Large chain link fences surround the facility, and men with short hair and rough skin stand guard, each supporting their own clouds of smoke between yellow teeth as they watch Castiel roll up in the back of his battered police car. The policemen driving step out of the car to speak with the guards, and Castiel feels that his wanting to go to prison really was a better thing for him.
He looked down at his hands as he quickly lost interest in the conversation the officers and guards were having. Mist sprayed his face through the door left ajar from the officer who failed to close it properly, and the cold made a long suppressed memory claw its way to the surface of his mind.

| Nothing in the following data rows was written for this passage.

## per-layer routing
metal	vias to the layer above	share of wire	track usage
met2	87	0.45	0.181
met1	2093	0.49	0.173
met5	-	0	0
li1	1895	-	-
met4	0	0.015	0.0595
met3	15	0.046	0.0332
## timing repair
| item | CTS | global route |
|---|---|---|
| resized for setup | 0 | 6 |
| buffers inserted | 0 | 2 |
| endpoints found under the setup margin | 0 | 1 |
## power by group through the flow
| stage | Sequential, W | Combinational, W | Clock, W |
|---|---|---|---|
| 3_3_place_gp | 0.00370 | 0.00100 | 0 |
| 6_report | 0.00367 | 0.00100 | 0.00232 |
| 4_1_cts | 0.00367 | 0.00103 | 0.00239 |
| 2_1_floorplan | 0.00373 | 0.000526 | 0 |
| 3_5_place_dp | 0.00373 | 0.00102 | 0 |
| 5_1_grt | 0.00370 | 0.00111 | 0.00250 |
**src/rtl/alu_operand_stage.sv**
```systemverilog
// rtl/alu_operand_stage.sv - ID/EX operand stage: registers decode fields, forwards operands, detects load-use hazards
module alu_operand_stage #(
   parameter int XLEN = 32,
   parameter int RAW  = 5
) (
   input  logic            clk,
   input  logic            rst_n,
   input  logic            flush,
   input  logic            stall,
   input  logic            id_valid,
   output logic            id_ready,
   input  logic [RAW-1:0]  id_rs1_addr,
   input  logic [RAW-1:0]  id_rs2_addr,
   input  logic [XLEN-1:0] id_rs1_data,
   input  logic [XLEN-1:0] id_rs2_data,
   input  logic            id_uses_rs2,
   input  logic [XLEN-1:0] id_imm,
   input  logic            id_use_imm,
   input  logic [3:0]      id_alu_control,
   input  logic [RAW-1:0]  id_rd_addr,
   input  logic            id_reg_write,
   input  logic            id_is_load,
   input  logic            exm_reg_write,
   input  logic [RAW-1:0]  exm_rd_addr,
   input  logic [XLEN-1:0] exm_result,
   input  logic            wb_reg_write,
   input  logic [RAW-1:0]  wb_rd_addr,
   input  logic [XLEN-1:0] wb_data,
   output logic            ex_valid,
   output logic [XLEN-1:0] ex_a,
   output logic [XLEN-1:0] ex_b,
   output logic [XLEN-1:0] ex_store_data,
   output logic [3:0]      ex_alu_control,
   output logic [RAW-1:0]  ex_rd_addr,
   output logic            ex_reg_write,
   output logic            ex_is_load,
   output logic            load_use_stall
);

   logic [RAW-1:0]  rs1_addr_q, rs2_addr_q;
   logic [XLEN-1:0] rs1_data_q, rs2_data_q, imm_q;
   logic            use_imm_q;
   logic [XLEN-1:0] fwd_rs1, fwd_rs2;

   // EX/MEM is the younger producer, so it takes priority over MEM/WB.
   function automatic logic [XLEN-1:0] fwd(
      input logic [RAW-1:0]  addr,
      input logic [XLEN-1:0] latched,
      input logic            m_we,
      input logic [RAW-1:0]  m_rd,
      input logic [XLEN-1:0] m_val,
      input logic            w_we,
      input logic [RAW-1:0]  w_rd,
      input logic [XLEN-1:0] w_val
   );
      if (addr == '0)
         return '0;
      else if (m_we && m_rd == addr)
         return m_val;
      else if (w_we && w_rd == addr)
         return w_val;
      else
         return latched;
   endfunction

   always_comb begin
      fwd_rs1 = fwd(rs1_addr_q, rs1_data_q, exm_reg_write, exm_rd_addr, exm_result,
                    wb_reg_write, wb_rd_addr, wb_data);
      fwd_rs2 = fwd(rs2_addr_q, rs2_data_q, exm_reg_write, exm_rd_addr, exm_result,
                    wb_reg_write, wb_rd_addr, wb_data);
   end

   assign ex_a          = fwd_rs1;
   assign ex_store_data = fwd_rs2;
   assign ex_b          = use_imm_q ? imm_q : fwd_rs2;

   assign load_use_stall = id_valid && ex_valid && ex_is_load && (ex_rd_addr != '0) &&
                           ((ex_rd_addr == id_rs1_addr) ||
                            (id_uses_rs2 && ex_rd_addr == id_rs2_addr));
   assign id_ready = !stall && !load_use_stall;

   always_ff @(posedge clk) begin
      if (!rst_n) begin
         ex_valid       <= 1'b0;
         rs1_addr_q     <= '0;
         rs2_addr_q     <= '0;
         rs1_data_q     <= '0;
         rs2_data_q     <= '0;
         imm_q          <= '0;
         use_imm_q      <= 1'b0;
         ex_alu_control <= '0;
         ex_rd_addr     <= '0;
         ex_reg_write   <= 1'b0;
         ex_is_load     <= 1'b0;
      end else if (flush) begin
         ex_valid     <= 1'b0;
         ex_reg_write <= 1'b0;
         ex_is_load   <= 1'b0;
      end else if (stall) begin
         // Refresh operands so a writeback retiring during the stall is not lost.
         rs1_data_q <= fwd_rs1;
         rs2_data_q <= fwd_rs2;
      end else if (load_use_stall || !id_valid) begin
         ex_valid     <= 1'b0;
         ex_reg_write <= 1'b0;
         ex_is_load   <= 1'b0;
      end else begin
         ex_valid       <= 1'b1;
         rs1_addr_q     <= id_rs1_addr;
         rs2_addr_q     <= id_rs2_addr;
         rs1_data_q     <= id_rs1_data;
         rs2_data_q     <= id_rs2_data;
         imm_q          <= id_imm;
         use_imm_q      <= id_use_imm;
         ex_alu_control <= id_alu_control;
         ex_rd_addr     <= id_rd_addr;
         ex_reg_write   <= id_reg_write;
         ex_is_load     <= id_is_load;
      end
   end

endmodule
```
`config.mk`:
```
export PLATFORM = sky130hd
export DESIGN_NAME = ctrl_sequencer
export DESIGN_NICKNAME = d
export VERILOG_FILES = /design/src/rtl/ctrl_pkg.sv /design/src/rtl/lowest_set_bit.sv /design/src/rtl/ctrl_sequencer.sv
export SDC_FILE = /design/constraint.sdc
export NUM_CORES = 1
export LEC_CHECK = 0
export ABC_AREA = 1
export BUFFER_PORTS_ARGS = -buffer_cell sky130_fd_sc_hd__buf_4
export CAP_MARGIN = 0
export CORE_MARGIN = 4
export CORE_UTILIZATION = 60
export DETAILED_ROUTE_END_ITERATION = 16
export PLACE_DENSITY_LB_ADDON = 0.2
export SLEW_MARGIN = 20
export SYNTH_ARGS = -nofsm -noshare
export SYNTH_HDL_FRONTEND = slang
export SYNTH_HIERARCHICAL = 1
export SYNTH_SLANG_ARGS = --single-unit
```
`constraint.sdc`:
```
create_clock -name clk -period 4.2 [get_ports clk]
set_input_delay 0.21 -clock clk [delete_from_list [all_inputs] [get_ports clk]]
set_output_delay 0.21 -clock clk [all_outputs]
set_load 0.01 [all_outputs]
```
`src/rtl/ctrl_pkg.sv`:
```
// Shared constants for the registered ID-stage control sequencer: mode and
// opcode encodings, ALU command codes and the sequencer FSM state type.
package ctrl_pkg;

  localparam logic [1:0] MODE_DP  = 2'd0;
  localparam logic [1:0] MODE_MEM = 2'd1;
  localparam logic [1:0] MODE_BR  = 2'd2;
  localparam logic [1:0] MODE_BLK = 2'd3;

  localparam logic [3:0] OP_MOV  = 4'b1101;
  localparam logic [3:0] OP_MVN  = 4'b1111;
  localparam logic [3:0] OP_ADD  = 4'b0100;
  localparam logic [3:0] OP_ADC  = 4'b0101;
  localparam logic [3:0] OP_SUB  = 4'b0010;
  localparam logic [3:0] OP_SBC  = 4'b0110;
  localparam logic [3:0] OP_AND  = 4'b0000;
  localparam logic [3:0] OP_ORR  = 4'b1100;
  localparam logic [3:0] OP_EOR  = 4'b0001;
  localparam logic [3:0] OP_CMP  = 4'b1010;
  localparam logic [3:0] OP_TST  = 4'b1000;
  localparam logic [3:0] OP_LDST = 4'b0100;

  localparam logic [3:0] EXE_NONE = 4'b0000;
  localparam logic [3:0] EXE_MOV  = 4'b0001;
  localparam logic [3:0] EXE_ADD  = 4'b0010;
  localparam logic [3:0] EXE_ADC  = 4'b0011;
  localparam logic [3:0] EXE_SUB  = 4'b0100;
  localparam logic [3:0] EXE_SBC  = 4'b0101;
  localparam logic [3:0] EXE_AND  = 4'b0110;
  localparam logic [3:0] EXE_ORR  = 4'b0111;
  localparam logic [3:0] EXE_EOR  = 4'b1000;
  localparam logic [3:0] EXE_MVN  = 4'b1001;

  typedef enum logic {ST_IDLE, ST_BLOCK} seq_state_t;

  // ALU command for the write-back data-processing opcodes; others map to 0.
  function automatic logic [3:0] dp_cmd(input logic [3:0] op);
    logic [3:0] cmd;
    cmd = EXE_NONE;
    case (op)
      OP_MOV: cmd = EXE_MOV;
      OP_MVN: cmd = EXE_MVN;
      OP_ADD: cmd = EXE_ADD;
      OP_ADC: cmd = EXE_ADC;
      OP_SUB: cmd = EXE_SUB;
      OP_SBC: cmd = EXE_SBC;
      OP_AND: cmd = EXE_AND;
      OP_ORR: cmd = EXE_ORR;
      OP_EOR: cmd = EXE_EOR;
      default: cmd = EXE_NONE;
    endcase
    return cmd;
  endfunction

endpackage

```
`src/rtl/lowest_set_bit.sv`:
```
// Priority encoder: index of the lowest set bit of a vector plus an any-set flag.
module lowest_set_bit #(
  parameter int REG_COUNT = 16,
  parameter int IDX_W     = $clog2(REG_COUNT)
) (
  input  logic [REG_COUNT-1:0] vec,
  output logic [IDX_W-1:0]     idx,
  output logic                 any
);

  always_comb begin
    idx = '0;
    for (int unsigned i = REG_COUNT; i > 0; i--) begin
      if (vec[i-1]) idx = IDX_W'(i - 1);
    end
  end

  assign any = |vec;

endmodule

```
`src/rtl/ctrl_sequencer.sv`:
```
// Registered ID-stage control decoder with stall/flush and LDM/STM expansion
// into one memory micro-op per set register-list bit.
module ctrl_sequencer
  import ctrl_pkg::*;
#(
  parameter int REG_COUNT = 16,
  parameter int REG_IDX_W = 4,
  parameter int OFFSET_W  = 6,
  parameter int EXE_CMD_W = 4
) (
  input  logic                 clk,
  input  logic                 rst,
  input  logic                 valid_in,
  output logic                 in_ready,
  input  logic [1:0]           mode,
  input  logic [3:0]           opcode,
  input  logic                 s_bit,
  input  logic                 nop,
  input  logic [REG_COUNT-1:0] reg_list,
  input  logic                 stall,
  input  logic                 flush,
  output logic                 valid_out,
  output logic [EXE_CMD_W-1:0] exe_cmd,
  output logic                 wb_en,
  output logic                 mem_read,
  output logic                 mem_write,
  output logic                 branch,
  output logic                 status_update,
  output logic [REG_IDX_W-1:0] uop_reg,
  output logic [OFFSET_W-1:0]  uop_offset,
  output logic                 uop_last
);

  seq_state_t           state, state_d;
  logic [REG_COUNT-1:0] pending, pending_d;
  logic [REG_IDX_W-1:0] ord, ord_d;
  logic                 blk_load, blk_load_d;

  logic [REG_COUNT-1:0] sel_list, rest;
  logic [REG_IDX_W-1:0] lsb_idx;
  logic                 lsb_any;
  logic                 accept, is_blk;

  logic                 valid_d, wb_d, rd_d, wr_d, br_d, su_d, last_d;
  logic [EXE_CMD_W-1:0] exe_d;
  logic [REG_IDX_W-1:0] reg_d;
  logic [OFFSET_W-1:0]  off_d;

  assign in_ready = (state == ST_IDLE) && !stall;
  assign accept   = valid_in && in_ready && !flush;
  assign is_blk   = (mode == MODE_BLK) && (opcode == OP_LDST);

  // One encoder serves both the fresh list (IDLE) and the latched remainder (BLOCK).
  assign sel_list = (state == ST_BLOCK) ? pending : reg_list;
  assign rest     = sel_list & ~(REG_COUNT'(1) << lsb_idx);

  lowest_set_bit #(
    .REG_COUNT (REG_COUNT),
    .IDX_W     (REG_IDX_W)
  ) u_lsb (
    .vec (sel_list),
    .idx (lsb_idx),
    .any (lsb_any)
  );

  always_ff @(posedge clk) begin
    if (rst || flush) begin
      state         <= ST_IDLE;
      pending       <= '0;
      ord           <= '0;
      blk_load      <= 1'b0;
      valid_out     <= 1'b0;
      exe_cmd       <= '0;
      wb_en         <= 1'b0;
      mem_read      <= 1'b0;
      mem_write     <= 1'b0;
      branch        <= 1'b0;
      status_update <= 1'b0;
      uop_reg       <= '0;
      uop_offset    <= '0;
      uop_last      <= 1'b0;
    end else if (!stall) begin
      state         <= state_d;
      pending       <= pending_d;
      ord           <= ord_d;
      blk_load      <= blk_load_d;
      valid_out     <= valid_d;
      exe_cmd       <= exe_d;
      wb_en         <= wb_d;
      mem_read      <= rd_d;
      mem_write     <= wr_d;
      branch        <= br_d;
      status_update <= su_d;
      uop_reg       <= reg_d;
      uop_offset    <= off_d;
      uop_last      <= last_d;
    end
  end

  always_comb begin
    state_d    = state;
    pending_d  = pending;
    ord_d      = ord;
    blk_load_d = blk_load;
    case (state)
      ST_IDLE: begin
        if (accept && is_blk && (rest != '0)) begin
          state_d    = ST_BLOCK;
          pending_d  = rest;
          ord_d      = REG_IDX_W'(1);
          blk_load_d = s_bit;
        end
      end
      ST_BLOCK: begin
        pending_d = rest;
        ord_d     = ord + REG_IDX_W'(1);
        if (rest == '0) state_d = ST_IDLE;
      end
      default: state_d = ST_IDLE;
    endcase
  end

  always_comb begin
    valid_d = 1'b0;
    exe_d   = '0;
    wb_d    = 1'b0;
    rd_d    = 1'b0;
    wr_d    = 1'b0;
    br_d    = 1'b0;
    su_d    = 1'b0;
    reg_d   = '0;
    off_d   = '0;
    last_d  = 1'b0;
    if (state == ST_BLOCK) begin
      valid_d = 1'b1;
      exe_d   = EXE_CMD_W'(EXE_ADD);
      wb_d    = blk_load;
      rd_d    = blk_load;
      wr_d    = !blk_load;
      reg_d   = lsb_idx;
      off_d   = OFFSET_W'(ord) << 2;
      last_d  = (rest == '0);
    end else if (accept) begin
      valid_d = 1'b1;
      last_d  = 1'b1;
      case (mode)
        MODE_DP: begin
          case (opcode)
            OP_MOV, OP_MVN, OP_ADD, OP_ADC, OP_SUB, OP_SBC, OP_ORR, OP_EOR: begin
              exe_d = EXE_CMD_W'(dp_cmd(opcode));
              wb_d  = 1'b1;
              su_d  = s_bit;
            end
            OP_AND: begin
              exe_d = EXE_CMD_W'(EXE_AND);
              wb_d  = !nop;
              su_d  = s_bit && !nop;
            end
            OP_CMP: begin
              exe_d = EXE_CMD_W'(EXE_SUB);
              su_d  = 1'b1;
            end
            OP_TST: begin
              exe_d = EXE_CMD_W'(EXE_AND);
              su_d  = 1'b1;
            end
            default: ;
          endcase
        end
        MODE_MEM: begin
          if (opcode == OP_LDST) begin
            exe_d = EXE_CMD_W'(EXE_ADD);
            wb_d  = s_bit;
            rd_d  = s_bit;
            wr_d  = !s_bit;
          end
        end
        MODE_BR: br_d = 1'b1;
        MODE_BLK: begin
          if (is_blk && lsb_any) begin
            exe_d  = EXE_CMD_W'(EXE_ADD);
            wb_d   = s_bit;
            rd_d   = s_bit;
            wr_d   = !s_bit;
            reg_d  = lsb_idx;
            last_d = (rest == '0);
          end
        end
        default: ;
      endcase
    end
  end

endmodule

```
==> out/qor.yml <==
cts_tree: "done"
ys_types: 32
drv_slew: 0
combPwrFrac_pct: 13.8
die_area_um2: 5510
yosysTopAreaCellShare_pct: 31.2
port_buffers: 48
critical_path_class: "register to register"
cts_sinks: 41
regMostFlops: "pending"
vias: 2913
p_leak_uw: 0.00142
async_reset_ff_share_pct: 0
final.period_utilization_pct: 86.9
instances_no_fill: 525
ant_nets: 0
ctsHoldBuffers: 0
finalHoldViolCount: 0
synth_top_area_cell: "dfxtp_1"
hold_path.class: "input port to register"
max_slew_margin_pct: 55.5
max_freq_mhz: 274
route.detailed.drc: 0
ios: 51
clockRootBuffer: "clkbuf_8"
antenna_found_initial: 0
period_minus_slack_ns: 3.65
fillers: 343
post-place-cells: 517
cts_buffer_depth: 2
worstSkewPairLatency_ns: 0.30
utilization_pct: 75.7
regArea_um2: 821
yosys-top-cells-area: "dfxtp_1 31%, nand2_1 21%, a21oi_1 7.8%"
synth.avg_cell_area_um2: 6.05
max_cap_violations: 0
setup_violations: 0
largest_reg_flops: 16
crit_slowest_cell: "a21oi_2"
grt_setup_unrepaired: "no"
pwr-share-seq_pct: 43.0
power_density_nw_per_um2: 291
die_height_um: 74.2
final.setup_skew_ns: 0.00565
dr.pass1.iters: 5
via_per_inst: 5.55
syn_inst: 435
clk_pin_slew_ns: 0.09
overflow: 0
final.setup.tns_ns: 0
areaGrowthSynthToFinish_pct: 18.4
critPathCaptureType: "register"
swShare_pct: 25.6
yosysWarnings: 6
start_util_pct: 63.9
coreArea_um2: 4120
grt_pass1_wl_um: 11400
place_congestion: 1.01
hold-worst-slack_ns: 0.220
worst-path-max-fanout: 36
cts_made_buffers: 5
yosys-top-cells-count: "144 x nand2_1, 44 x nor2_1, 41 x a21oi_1, 41 x dfxtp_1, 35 x nand3_1"
ys_ff_latch: 41
multiInputGateArea_um2: 1530
grtUsageTotal_pct: 26.2
ctsHtreeMaxLevel: 2
required_ns: 4.43
max_stage_delay_ns: 0.33
fin_nets: 509
die-width_um: 74.2
detail_route.iter0.violations: 238
drive_gt1_share_pct: 16.8
synth_flop_cell: "dfxtp_1"
startpoint_type: "register"
synth-edff-count: 0
grt_max_degree: 41
crit_path_frequent_cell: "nand2_1"
drt-total-wl_um: 7010
pwr-share-clk_pct: 43.1
wl_per_cell_um: 13.4
status: "complete, no violations"
antenna_cells: 0
ir_worst_vdd_uv: 288
grt_pass1_vias: 2566
cts_setup_buffers: 0
post-synth-top-count-cell: "nand2_1"
power_switching_uw: 233
core.rowCount: 23
hpwl_um: 4870
ys_seq_area_share_pct: 31.2
arrival_ns: 3.88
p_int_uw: 675
post_cts_resized: 0
syn_area_um2: 2630
tightestPinTransition_ns: 0.666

His first overdoes. Black dots danced across the room, and he lay paralyzed for a moment, maybe more. Gabriel, he remembered well, Gabriel had come to found him, picked him up, dragged him all the way home, and ran cold water over him from their rusted shower for what felt like hours. He was sixteen, and his brother twenty. It was a day from hell. He could still smell the pipes and musty water as his heartbeat grew stronger. He loved Gabriel, and Gabriel seemed to be the only one one who loved him, or at least he thought.
"Don't come back," he had said. The words replayed in his head over and over again, and the pain was still all too fresh.
"Don't worry," he said aloud. "I wont."
A knocking on the fogged window beside him made him jump in his seat. Old scabs rubbed against the inside of his orange jumpsuit causing blood to gently trickle down the side of his arm against the door. Looking up and out the window, he saw the officer that drove him to the mouth of Hell standing just beyond the door.
He threw the door open, causing Castiel to fall on his shoulder on the cement at the officers feet.
"Up!" He shouted.
Murky water soaked through Castiel quickly as he lay in the rain with his hands behind his back. His hair became black with rainwater and his jumpsuit clung to him as the officer bent down and gripped him by his arm over an old bruise.
Castiel winced as he was pulled to a sitting position, then to his knees, then to his feet.
"Scum like you should rot in places like this," the officer said. For some reason, Castiel knew that he didn't use the word 'scum' to represent him as an addict. Perhaps it was for something darker, something from the days earlier that he couldn't remember. What was it about that night that had everyone so riled up?
"Fuck you," he sputtered, and the officer's response was a hard tug of his arm in the direction of the chain link fence. He threw him to the guards and turned without a word.
The smell of smoke washed over him as he closed his eyes and stumbled up the stairway that lead to his knew home for the next eight months.
No light from the sun pierced through the clouds on that day, and it was certain that Castiel could not see any light in his future.